From Detroit to Cochabamba…
The Crisis of World Water Rights

Originally published in The Independent at NEIU under the title Detroit and the Crisis of World Water Rights on September 9th 2014. I’ve since lightly edited the piece here and there, most notably adding (lol) after a certain sentence near the end.

There is no greater affront and no greater threat to human rights than water deprivation and privatization. Say what you will about terrorist threats, oil tycoons, militarized police, surveillance or big government—there is no substitute for water—and whoever controls water has unprecedented power over the populace at large.

Ostensibly, “We the People” control water rights under the supervision of our federal and state governments.
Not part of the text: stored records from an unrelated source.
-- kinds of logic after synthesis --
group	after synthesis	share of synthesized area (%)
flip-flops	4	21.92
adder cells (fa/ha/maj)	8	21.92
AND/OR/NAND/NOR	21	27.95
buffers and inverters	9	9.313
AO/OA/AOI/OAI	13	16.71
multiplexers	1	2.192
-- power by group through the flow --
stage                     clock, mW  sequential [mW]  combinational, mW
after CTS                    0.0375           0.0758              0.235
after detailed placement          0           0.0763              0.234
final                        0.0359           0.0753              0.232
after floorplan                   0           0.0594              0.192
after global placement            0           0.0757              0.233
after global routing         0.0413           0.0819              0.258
Private companies such as Nestle, Vivendi, Suez, Thames Water, and Coca Cola—among many others—seek to change that by purchasing from the government the right to sell water from the lakes, rivers, and aquifers of the country. In some cases they have already been successful.

This brings us to modern Detroit, where the taps of low income residents—in predominantly African American communities—run dry for debts as small as $150 to the Detroit water department or, according to Kristian Davis Baley of Ebony.com, for being as few as “two months past due.” Baley also points out, “While individual houses have been cut off, a local golf course owes $200,000, Ford Field is behind $55,000 in payment and Red Wings Stadium is $80,000 behind…”
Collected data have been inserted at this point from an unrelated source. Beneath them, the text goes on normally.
===== src/sv/zglu_pkg.sv =====
`timescale 1ns / 1ps

package zglu_pkg;

    localparam int LATTICE_SIDE = 8;
    localparam int REPLICAS     = 8;

    localparam int COORD_W   = (LATTICE_SIDE > 1) ? $clog2(LATTICE_SIDE) : 1;
    localparam int REP_W     = (REPLICAS > 1) ? $clog2(REPLICAS) : 1;
    localparam int ROW_DEPTH = REPLICAS * LATTICE_SIDE * LATTICE_SIDE * LATTICE_SIDE
                               * LATTICE_SIDE;
    localparam int ROW_W     = $clog2(ROW_DEPTH);
    localparam int DIRS      = 4;

    localparam int CFG_W     = 33;
    localparam int CFG_IDX_W = 3;
    localparam int STEP_W    = 4;
    localparam int TOTAL_W   = 18;

    localparam logic [CFG_W-1:0] HALF_PROB = 33'h0_8000_0000;
    localparam logic [CFG_W-1:0] FULL_PROB = 33'h1_0000_0000;
    localparam int SUM_LIMIT = 98304;

    localparam logic [1:0] OP_HEAT    = 2'd0;
    localparam logic [1:0] OP_METRO   = 2'd1;
    localparam logic [1:0] OP_MEASURE = 2'd2;
    localparam logic [1:0] OP_WRITE   = 2'd3;

    localparam logic [CFG_IDX_W-1:0] CFG_HEAT_S2   = 3'd0;
    localparam logic [CFG_IDX_W-1:0] CFG_HEAT_S4   = 3'd1;
    localparam logic [CFG_IDX_W-1:0] CFG_HEAT_S6   = 3'd2;
    localparam logic [CFG_IDX_W-1:0] CFG_METRO_E4  = 3'd3;
    localparam logic [CFG_IDX_W-1:0] CFG_METRO_E8  = 3'd4;
    localparam logic [CFG_IDX_W-1:0] CFG_METRO_E12 = 3'd5;

    typedef enum logic [2:0] {
        AM_SELF,
        AM_PLUS_D,
        AM_MINUS_P,
        AM_MINUS_P_PLUS_D,
        AM_PLUS_P
    } adr_mode_t;

    typedef enum logic [1:0] {
        SQ_NEXT,
        SQ_WAIT_IN,
        SQ_WAIT_OUT
    } seq_t;

    typedef struct packed {
        seq_t      seq;
        logic      rd_en;
        adr_mode_t mode;
        logic [1:0] k;
        logic      decide;
        logic      commit;
    } ctrl_t;

    typedef struct packed {
        logic in_fire;
        logic out_free;
    } stat_t;

    typedef struct packed {
        logic                 rd_en;
        logic [ROW_W-1:0]     rd_addr;
        logic                 wr_en;
        logic [ROW_W-1:0]     wr_addr;
        logic [DIRS-1:0]      wr_data;
    } mem_req_t;

    typedef logic [COORD_W-1:0] coord_t;

    // k-th direction other than d, in increasing order
    function automatic logic [1:0] other_dir(input logic [1:0] d, input logic [1:0] k);
        return (k < d) ? k : 2'(k + 2'd1);
    endfunction

    function automatic coord_t step_up(input coord_t c);
        return (c == COORD_W'(LATTICE_SIDE - 1)) ? '0 : COORD_W'(c + 1'b1);
    endfunction

    function automatic coord_t step_down(input coord_t c);
        return (c == '0) ? COORD_W'(LATTICE_SIDE - 1) : COORD_W'(c - 1'b1);
    endfunction

    function automatic logic [ROW_W-1:0] row_addr(input logic [REP_W-1:0] rep,
                                                  input coord_t c0, input coord_t c1,
                                                  input coord_t c2, input coord_t c3);
        logic [ROW_W-1:0] a;
        a = ROW_W'(rep);
        a = ROW_W'(a * ROW_W'(LATTICE_SIDE)) + ROW_W'(c0);
        a = ROW_W'(a * ROW_W'(LATTICE_SIDE)) + ROW_W'(c1);
        a = ROW_W'(a * ROW_W'(LATTICE_SIDE)) + ROW_W'(c2);
        a = ROW_W'(a * ROW_W'(LATTICE_SIDE)) + ROW_W'(c3);
        return a;
    endfunction

endpackage


===== src/sv/zglu_datapath.sv =====
`timescale 1ns / 1ps

module zglu_datapath (
    input  logic                               clk,
    input  logic                               rst_n,
    input  logic                               cfg_we,
    input  logic [zglu_pkg::CFG_IDX_W-1:0]     cfg_index,
    input  logic [zglu_pkg::CFG_W-1:0]         cfg_data,
    input  logic                               s_axis_tvalid,
    output logic                               s_axis_tready,
    input  logic [55:0]                        s_axis_tdata,
    input  logic [1:0]                         s_axis_tuser,
    output logic                               m_axis_tvalid,
    input  logic                               m_axis_tready,
    output logic [31:0]                        m_axis_tdata,
    input  zglu_pkg::ctrl_t                    cw,
    output zglu_pkg::stat_t                    st,
    output zglu_pkg::mem_req_t                 req,
    input  logic [zglu_pkg::DIRS-1:0]          rd_data,
    input  logic                               mem_ready
);

    localparam int TW = zglu_pkg::TOTAL_W;

    // config
    logic [zglu_pkg::CFG_W-1:0] heat_s2_reg, heat_s4_reg, heat_s6_reg;
    logic [zglu_pkg::CFG_W-1:0] metro_e4_reg, metro_e8_reg, metro_e12_reg;

    // item
    logic [1:0]                  op_reg;
    logic [zglu_pkg::REP_W-1:0]  rep_reg;
    zglu_pkg::coord_t            crd_reg [4];
    logic [1:0]                  dir_reg;
    logic [31:0]                 rnd_reg;
    logic                        wv_reg;
    logic                        clr_reg;

    // staple parities, one bit per staple (1 means -1)
    logic [2:0]                  bwd_reg, fwd_reg;
    logic                        cons_vld_reg;
    zglu_pkg::adr_mode_t         cons_mode_reg;
    logic [1:0]                  cons_k_reg;
    logic [zglu_pkg::DIRS-1:0]   row_reg;
    logic                        old_reg;
    logic                        newb_reg;
    logic signed [3:0]           staple_reg;
    logic signed [TW-1:0]        acc_reg;

    // result
    logic                        m_valid_reg;
    logic                        m_old_reg, m_new_reg;
    logic signed [3:0]           m_staple_reg, m_term_reg;
    logic signed [TW-1:0]        m_total_reg;

    logic                        in_fire, out_free, commit;
    zglu_pkg::coord_t            c [4];
    logic [1:0]                  pk;
    logic [2:0]                  bwd_next, fwd_next;

    logic [2:0]                  cnt;
    logic signed [3:0]           half, ph, staple_next;
    logic [1:0]                  mag;
    logic [zglu_pkg::CFG_W-1:0]  u33, r_heat, r_clamp, thr_heat, thr_metro;
    logic                        accept, newb_next;

    logic signed [3:0]           term;
    logic signed [TW:0]          base, sum_wide;
    logic signed [TW-1:0]        total_next;
    logic [zglu_pkg::DIRS-1:0]   wr_row;

    assign s_axis_tready = (cw.seq == zglu_pkg::SQ_WAIT_IN) && mem_ready;
    assign in_fire       = s_axis_tvalid && s_axis_tready;
    assign out_free      = !m_valid_reg || m_axis_tready;
    assign commit        = cw.commit && out_free;
    assign st.in_fire    = in_fire;
    assign st.out_free   = out_free;

    // configuration registers
    always_ff @(posedge clk or negedge rst_n)
    begin
        if (!rst_n)
        begin
            heat_s2_reg   <= zglu_pkg::HALF_PROB;
            heat_s4_reg   <= zglu_pkg::HALF_PROB;
            heat_s6_reg   <= zglu_pkg::HALF_PROB;
            metro_e4_reg  <= zglu_pkg::FULL_PROB;
            metro_e8_reg  <= zglu_pkg::FULL_PROB;
            metro_e12_reg <= zglu_pkg::FULL_PROB;
        end
        else if (cfg_we)
        begin
            unique case (cfg_index)
                zglu_pkg::CFG_HEAT_S2:   heat_s2_reg   <= cfg_data;
                zglu_pkg::CFG_HEAT_S4:   heat_s4_reg   <= cfg_data;
                zglu_pkg::CFG_HEAT_S6:   heat_s6_reg   <= cfg_data;
                zglu_pkg::CFG_METRO_E4:  metro_e4_reg  <= cfg_data;
                zglu_pkg::CFG_METRO_E8:  metro_e8_reg  <= cfg_data;
                zglu_pkg::CFG_METRO_E12: metro_e12_reg <= cfg_data;
                default: ;
            endcase
        end
    end

    // item capture; out-of-range fields fold back into the lattice
    always_ff @(posedge clk)
    begin
        if (in_fire)
        begin
            op_reg     <= s_axis_tuser;
            rep_reg    <= zglu_pkg::REP_W'(s_axis_tdata[2:0] % zglu_pkg::REPLICAS);
            crd_reg[0] <= zglu_pkg::COORD_W'(s_axis_tdata[5:3] % zglu_pkg::LATTICE_SIDE);
            crd_reg[1] <= zglu_pkg::COORD_W'(s_axis_tdata[8:6] % zglu_pkg::LATTICE_SIDE);
            crd_reg[2] <= zglu_pkg::COORD_W'(s_axis_tdata[11:9] % zglu_pkg::LATTICE_SIDE);
            crd_reg[3] <= zglu_pkg::COORD_W'(s_axis_tdata[14:12] % zglu_pkg::LATTICE_SIDE);
            dir_reg    <= s_axis_tdata[16:15];
            rnd_reg    <= s_axis_tdata[48:17];
            wv_reg     <= s_axis_tdata[49];
            clr_reg    <= s_axis_tdata[50];
        end
    end

    // neighbor address
    always_comb
    begin
        pk = zglu_pkg::other_dir(dir_reg, cw.k);
        for (int i = 0; i < 4; i++)
            c[i] = crd_reg[i];
        case (cw.mode)
            zglu_pkg::AM_PLUS_D:  c[dir_reg] = zglu_pkg::step_up(crd_reg[dir_reg]);
            zglu_pkg::AM_MINUS_P: c[pk] = zglu_pkg::step_down(crd_reg[pk]);
            zglu_pkg::AM_MINUS_P_PLUS_D:
            begin
                c[pk]      = zglu_pkg::step_down(crd_reg[pk]);
                c[dir_reg] = zglu_pkg::step_up(crd_reg[dir_reg]);
            end
            zglu_pkg::AM_PLUS_P:  c[pk] = zglu_pkg::step_up(crd_reg[pk]);
            default: ;
        endcase
    end

    always_comb
    begin
        wr_row          = row_reg;
        wr_row[dir_reg] = newb_reg;
    end

    assign req.rd_en   = cw.rd_en;
    assign req.rd_addr = zglu_pkg::row_addr(rep_reg, c[0], c[1], c[2], c[3]);
    assign req.wr_en   = commit;
    assign req.wr_addr = req.rd_addr;
    assign req.wr_data = wr_row;

    // fold the row read in the previous step into the staple parities
    always_comb
    begin
        logic [1:0] cp;
        cp       = zglu_pkg::other_dir(dir_reg, cons_k_reg);
        bwd_next = bwd_reg;
        fwd_next = fwd_reg;
        if (cons_vld_reg)
        begin
            case (cons_mode_reg)
                zglu_pkg::AM_SELF, zglu_pkg::AM_PLUS_D:
                begin
                    for (int j = 0; j < 3; j++)
                        fwd_next[j] = fwd_reg[j] ^ rd_data[zglu_pkg::other_dir(dir_reg, 2'(j))];
                end
                zglu_pkg::AM_MINUS_P:
                    bwd_next[cons_k_reg] = bwd_reg[cons_k_reg] ^ rd_data[cp] ^ rd_data[dir_reg];
                zglu_pkg::AM_MINUS_P_PLUS_D:
                    bwd_next[cons_k_reg] = bwd_reg[cons_k_reg] ^ rd_data[cp];
                zglu_pkg::AM_PLUS_P:
                    fwd_next[cons_k_reg] = fwd_reg[cons_k_reg] ^ rd_data[dir_reg];
                default: ;
            endcase
        end
    end

    // update decision
    always_comb
    begin
        cnt = 3'(bwd_reg[0]) + 3'(bwd_reg[1]) + 3'(bwd_reg[2])
            + 3'(fwd_reg[0]) + 3'(fwd_reg[1]) + 3'(fwd_reg[2]);
        half        = 4'sd3 - $signed({1'b0, cnt});
        staple_next = $signed({half[2:0], 1'b0});
        mag         = half[3] ? 2'(-half) : half[1:0];
        u33         = {1'b0, rnd_reg};

        case (mag)
            2'd1:    r_heat = heat_s2_reg;
            2'd2:    r_heat = heat_s4_reg;
            2'd3:    r_heat = heat_s6_reg;
            default: r_heat = zglu_pkg::HALF_PROB;
        endcase
        r_clamp = r_heat[32] ? zglu_pkg::FULL_PROB : r_heat;
        if (half == 4'sd0)
            thr_heat = zglu_pkg::HALF_PROB;
        else if (!half[3])
            thr_heat = r_clamp;
        else
            thr_heat = zglu_pkg::FULL_PROB - r_clamp;

        ph = old_reg ? -half : half;
        case (ph[1:0])
            2'd1:    thr_metro = metro_e4_reg;
            2'd2:    thr_metro = metro_e8_reg;
            2'd3:    thr_metro = metro_e12_reg;
            default: thr_metro = zglu_pkg::FULL_PROB;
        endcase
        accept = ph[3] || (ph == 4'sd0) || (u33 < thr_metro);

        case (op_reg)
            zglu_pkg::OP_HEAT:    newb_next = !(u33 < thr_heat);
            zglu_pkg::OP_METRO:   newb_next = old_reg ^ accept;
            zglu_pkg::OP_MEASURE: newb_next = old_reg;
            zglu_pkg::OP_WRITE:   newb_next = wv_reg;
            default:              newb_next = old_reg;
        endcase
    end

    // running action sum with saturation
    always_comb
    begin
        term     = newb_reg ? -staple_reg : staple_reg;
        base     = clr_reg ? '0 : (TW+1)'(acc_reg);
        sum_wide = base + (TW+1)'(term);
        if (sum_wide > (TW+1)'(zglu_pkg::SUM_LIMIT))
            total_next = TW'(zglu_pkg::SUM_LIMIT);
        else if (sum_wide < -(TW+1)'(zglu_pkg::SUM_LIMIT))
            total_next = -TW'(zglu_pkg::SUM_LIMIT);
        else
            total_next = TW'(sum_wide);
    end

    always_ff @(posedge clk or negedge rst_n)
    begin
        if (!rst_n)
        begin
            cons_vld_reg  <= 1'b0;
            cons_mode_reg <= zglu_pkg::AM_SELF;
            cons_k_reg    <= '0;
            acc_reg       <= '0;
            m_valid_reg   <= 1'b0;
        end
        else
        begin
            cons_vld_reg  <= cw.rd_en;
            cons_mode_reg <= cw.mode;
            cons_k_reg    <= cw.k;
            if (commit)
            begin
                acc_reg     <= total_next;
                m_valid_reg <= 1'b1;
            end
            else if (m_axis_tready)
                m_valid_reg <= 1'b0;
        end
    end

    always_ff @(posedge clk)
    begin
        if (in_fire)
        begin
            bwd_reg <= '0;
            fwd_reg <= '0;
        end
        else
        begin
            bwd_reg <= bwd_next;
            fwd_reg <= fwd_next;
        end
        if (cons_vld_reg && cons_mode_reg == zglu_pkg::AM_SELF)
        begin
            row_reg <= rd_data;
            old_reg <= rd_data[dir_reg];
        end
        if (cw.decide)
        begin
            newb_reg   <= newb_next;
            staple_reg <= staple_next;
        end
        if (commit)
        begin
            m_old_reg    <= old_reg;
            m_new_reg    <= newb_reg;
            m_staple_reg <= staple_reg;
            m_term_reg   <= term;
            m_total_reg  <= total_next;
        end
    end

    assign m_axis_tvalid = m_valid_reg;
    assign m_axis_tdata  = {4'b0, m_total_reg, m_term_reg, m_staple_reg, m_new_reg, m_old_reg};

    a_staple_even: assert property (@(posedge clk) disable iff (!rst_n)
        m_valid_reg |-> !m_staple_reg[0])
        else $error("odd staple sum");

    a_total_range: assert property (@(posedge clk) disable iff (!rst_n)
        m_valid_reg |-> (m_total_reg <= TW'(zglu_pkg::SUM_LIMIT))
                     && (m_total_reg >= -TW'(zglu_pkg::SUM_LIMIT)))
        else $error("action sum beyond limit");

    a_term_match: assert property (@(posedge clk) disable iff (!rst_n)
        m_valid_reg |-> m_term_reg == (m_new_reg ? -m_staple_reg : m_staple_reg))
        else $error("action term inconsistent with link");

    a_measure_keeps: assert property (@(posedge clk) disable iff (!rst_n)
        commit && op_reg == zglu_pkg::OP_MEASURE |-> newb_reg == old_reg)
        else $error("measure changed a link");

endmodule


===== config.mk =====
export PLATFORM = sky130hd
export DESIGN_NAME = zglu_datapath
export DESIGN_NICKNAME = d
export VERILOG_FILES = /design/src/sv/zglu_pkg.sv /design/src/sv/zglu_datapath.sv
export SDC_FILE = /design/constraint.sdc
export NUM_CORES = 1
export LEC_CHECK = 0
export BUFFER_PORTS_ARGS = -buffer_cell sky130_fd_sc_hd__buf_2
export CORE_MARGIN = 2
export CORE_UTILIZATION = 60
export CTS_CLUSTER_DIAMETER = 120
export CTS_CLUSTER_SIZE = 25
export DETAILED_ROUTE_END_ITERATION = 10
export HOLD_SLACK_MARGIN = 0.03
export PLACE_DENSITY = 0.92
export SKIP_CTS_REPAIR_TIMING = 1
export SLEW_MARGIN = 20
export SYNTH_ARGS = -nofsm -noshare
export SYNTH_HDL_FRONTEND = slang
export SYNTH_SLANG_ARGS = --single-unit

===== constraint.sdc =====
create_clock -name clk -period 10 [get_ports clk]
set_input_delay 1.5 -clock clk [delete_from_list [all_inputs] [get_ports clk]]
set_output_delay 1.5 -clock clk [all_outputs]
set_load 0.05 [all_outputs]

; Yosys cells after proc, flatten, opt, wreduce, memory -nomap -nowiden
; Memory sizes are Yosys's and may differ from the RTL's. A register that Yosys moved wholly into a read port is not among the register bits.
; Cells that the tools add are included.
[totals]
regBits = 306
ram_bits = 12
input_bits = 114
output_inout_bits = 72
mem_count = 1
[memory_table]
columns = memory, words, width, read_ports, rd_ports_with_merged_regs, write_ports, line
row1 = crd_reg, 4, 3, 6, 1, 4, zglu_datapath.sv:32  ; zglu_pkg::coord_t crd_reg [4];
[op_classes]
addsub = 19
n_lt_le_gt_ge = 21
eq_ne = 25
mux = 58
bitwise_logic = 9
n_reduce_logical = 31
[ops]
columns = cell, count
row1 = 33-bit case mux with 3 select lines, 2
row2 = 33-bit 2-to-1 mux, 3
row3 = 32-bit by 33-bit less-than comparator with 1-bit output, 2
row4 = 12-bit bitwise mux, 4
row5 = 12-bit case mux with 4 select lines, 1
row6 = 18-bit 2-to-1 mux, 2
row7 = "33-bit subtractor, first input constant", 1
row8 = 19-bit by 4-bit adder with 19-bit output, 1
row9 = "19-bit by 18-bit > comparator with 1-bit output, second input constant", 1
row10 = "19-bit by 18-bit less-than comparator with 1-bit output, second input constant", 1
row11 = 19-bit 2-to-1 mux, 1
row12 = "3-bit by 2-bit == test with 1-bit output, second input constant", 6
row13 = "3-bit == test, second input constant", 6
row14 = 2-bit AND reduction, 8
row15 = 15-bit by 3-bit adder with 15-bit output, 1
row16 = "2-bit by 3-bit less-than comparator with 1-bit output, second input constant", 5
row17 = 1-bit 2-to-1 mux, 15
row18 = 3-bit 2-to-1 mux, 5
row19 = 1-bit binary-select mux with 2-bit select, 7
row20 = 12-bit by 3-bit adder with 12-bit output, 1
row21 = 3-bit demux with 2-bit select, 2
row22 = "2-bit == test, second input constant", 6
row23 = 3-bit case mux with 2 select lines, 2
row24 = 2-bit 2-to-1 mux, 5
row25 = other kinds (34), 75

; Depth between registers and ports, before layout
[logic_depth]
ltp_word = 17
depth_mapped = 34

; Least setup slack after synthesis
; OpenSTA, ideal clock, no wires.
[synth_timing]
kind = flip-flop to flip-flop
start = reg fwd_reg[1]
end = reg newb_reg (data pin)
setup_ps = 259
arrival_time_ps = 6749
slack_ps = 2992
path_stages_with_launch = 33
synth_period_minus_slack_ps = 7008
cell_sequence = dfxtp_1 > fa_1 > inv_1 > ha_1 > inv_1 > fa_1 > inv_1 > ha_1 > inv_1 > ha_1 > mux2i_4 > and2_4 > buf_6 > clkbuf_1 > a211oi_1 > clkbuf_1 > clkbuf_1 > clkbuf_1 > nand2_1 > ha_1 > clkbuf_1 > o211ai_1 > o41ai_1 > xnor2_1 > nand2_1 > ha_1 > a21o_1 > a21o_1 > a21oi_1 > nor4_1 > a2111oi_0 > o211ai_1 > a211o_1
[synth_between]
elab_chain_len = 14
word_cells_on_any_way = 27
classes_between = add/sub: 5 / order compare: 2 / eq/ne: 6 / mux: 8 / bitwise: 1 / reduce/logical: 5
[synth_lines]
columns = item, line
row1 = from (decl), zglu_datapath.sv:39  ; logic [2:0] bwd_reg, fwd_reg;
row2 = from (signal assigned), zglu_datapath.sv:270  ; fwd_reg <= fwd_next;
row3 = 3-bit by 1-bit adder with 3-bit output (*) (2 in series), zglu_datapath.sv:183  ; + 3'(fwd_reg[0]) + 3'(fwd_reg[1]) + 3'(fwd_reg[2]);
row4 = 2-bit by 3-bit subtractor with 4-bit output (*), zglu_datapath.sv:184  ; half = 4'sd3 - $signed({1'b0, cnt});
row5 = named net half[1], zglu_datapath.sv:61  ; logic signed [3:0] half, ph, staple_next;
row6 = 4-bit negation, zglu_datapath.sv:203  ; ph = old_reg ? -half : half;
row7 = 2-bit 2-to-1 mux, zglu_datapath.sv:186  ; mag = half[3] ? 2'(-half) : half[1:0];
row8 = 2-bit == test or 2-bit by 1-bit == test with 1-bit output (tied branches), zglu_datapath.sv:189  ; case (mag)
row9 = 33-bit case mux with 3 select lines, zglu_datapath.sv:189
row10 = 33-bit 2-to-1 mux, zglu_datapath.sv:195  ; r_clamp = r_heat[32] ? zglu_pkg::FULL_PROB : r_heat;
row11 = 33-bit subtractor, zglu_datapath.sv:201  ; thr_heat = zglu_pkg::FULL_PROB - r_clamp;
row12 = 33-bit 2-to-1 mux, zglu_datapath.sv:198  ; else if (!half[3])
row13 = 33-bit 2-to-1 mux, zglu_datapath.sv:196  ; if (half == 4'sd0)
row14 = 32-bit by 33-bit less-than comparator with 1-bit output, zglu_datapath.sv:213  ; zglu_pkg::OP_HEAT: newb_next = !(u33 < thr_heat);
row15 = 1-bit logical NOT, zglu_datapath.sv:213
row16 = 1-bit case mux with 4 select lines (*), zglu_datapath.sv:212  ; case (op_reg)
row17 = named net newb_next, zglu_datapath.sv:64  ; logic accept, newb_next;
row18 = to (signal assigned), zglu_datapath.sv:279  ; newb_reg <= newb_next;
row19 = to (decl), zglu_datapath.sv:45  ; logic newb_reg;
; The timed path passes the listed nets; every way through them passes the cells marked *.
; A chain may end at the register's enable or synchronous reset.

; Final worst setup path
; Same ends and word-level chain as after synthesis.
I admit it’s difficult to see a discrepancy between $150 and $200,000. Just the other day I opened my wallet for a 20 and found 10 grand in hundreds. But this “minor” discrepancy is not really the point: Michigan has, in the last few years, according to Baley, “privatized Detroit’s public transportation and lighting departments, eliminated the human services department…made cuts to EMT and firefighter jobs(…)and announced it [would be] cutting the pensions of city workers.”

It’s not hard to imagine that Detroit’s Water Department might be next in line for privatization. According to Anna Lappet writing for Al Jazerra, “Kevyn Orr, Detroit’s emergency manager, appointed by Gov. Rick Snyder last year to see the city through bankruptcy, is considering the privatization of the city’s water. According to a water department spokesman, ‘DWSD has no say in the matter.’”

The Water Affordability Program, proposed in 2005, which Baley says would “set a cap for payments at three-percent of a household’s income [and] provide mechanisms for unemployed Detroiters to make payments” was approved by the city and state government. However, it has not yet gone into effect, and considering the generosity that government has afforded the poor, I doubt it will go into effect any time soon.

Every documented instance of water privatization has resulted in higher premiums and lower quality. Lappe notes, “In the United Kingdom, two decades of water privatization increased the average cost of water by fifty percent.”

In Bolivia, where controversial dealings between their government and the World Bank ended with the country’s water controlled by Suez, the most common complaint was that, according to Jim Schultz, “the Suez/World Bank privatization…left tens of thousands of poor families with no access to water whatsoever.”

In 2002, water protests in Bolivia met extreme resistance in the form of military police and snipers who, among others, killed an unarmed 17-year-old protester. The protests were as much against the World Bank as they were against Suez and their own government. “The people of Bolivia did not choose to privatize their public water systems. That choice was forced on them, as it has been in many poor nations around the world, when the World Bank made privatization an explicit condition of aid in the mid-1990s,” Schulz said.

Well, that’s no good! But we’re not Bolivia; there’s clearly no American precedent for *The Law* to crack down hard on a bunch of peaceful protestors.

There’s no way to beat around the bush here. These water barons are loathsome businessmen and loathsome human beings. They are greed incarnate—armed with a twisted moral compass and astronomic funds, they divide the rights to the world’s water amongst themselves like schoolyard bullies. And now we’re seeing the effects of their brutal campaigns in nearby Detroit.

As the basic ingredient of survival, water is the validation of all human rights. Even that’s an understatement. It’s the validation of all human life. There is no facet of reality that is not affected by water. Not politics, not health, not industry, not manufacturing. The list is infinite.

If water rights are sold to non-democratic institutions—corporations, for example—all rights are jeopardized, and the first to go will be any right to clean and affordable water. To surrender it to an entity focused only on capital gain is a foolish, short sighted and very dangerous step towards disaster.

Fresh water isn’t easy to come by. If you disagree, I suggest you drink some unfiltered water from Lake Michigan. Your stomach will tell you just how “fresh” that is. Not completely contaminated? Yes. Fit for immediate human consumption? Certainly not.

This is one of those issues where it’s important to voice some kind of opposition. Write to Congress, tell all your friends—join a Facebook group if that’s the least you can do. I don’t know. Even writing to the bigwigs at these corporations might help; they can’t all be heartless (lol). In any case, this is an issue far too important for us to stand silent.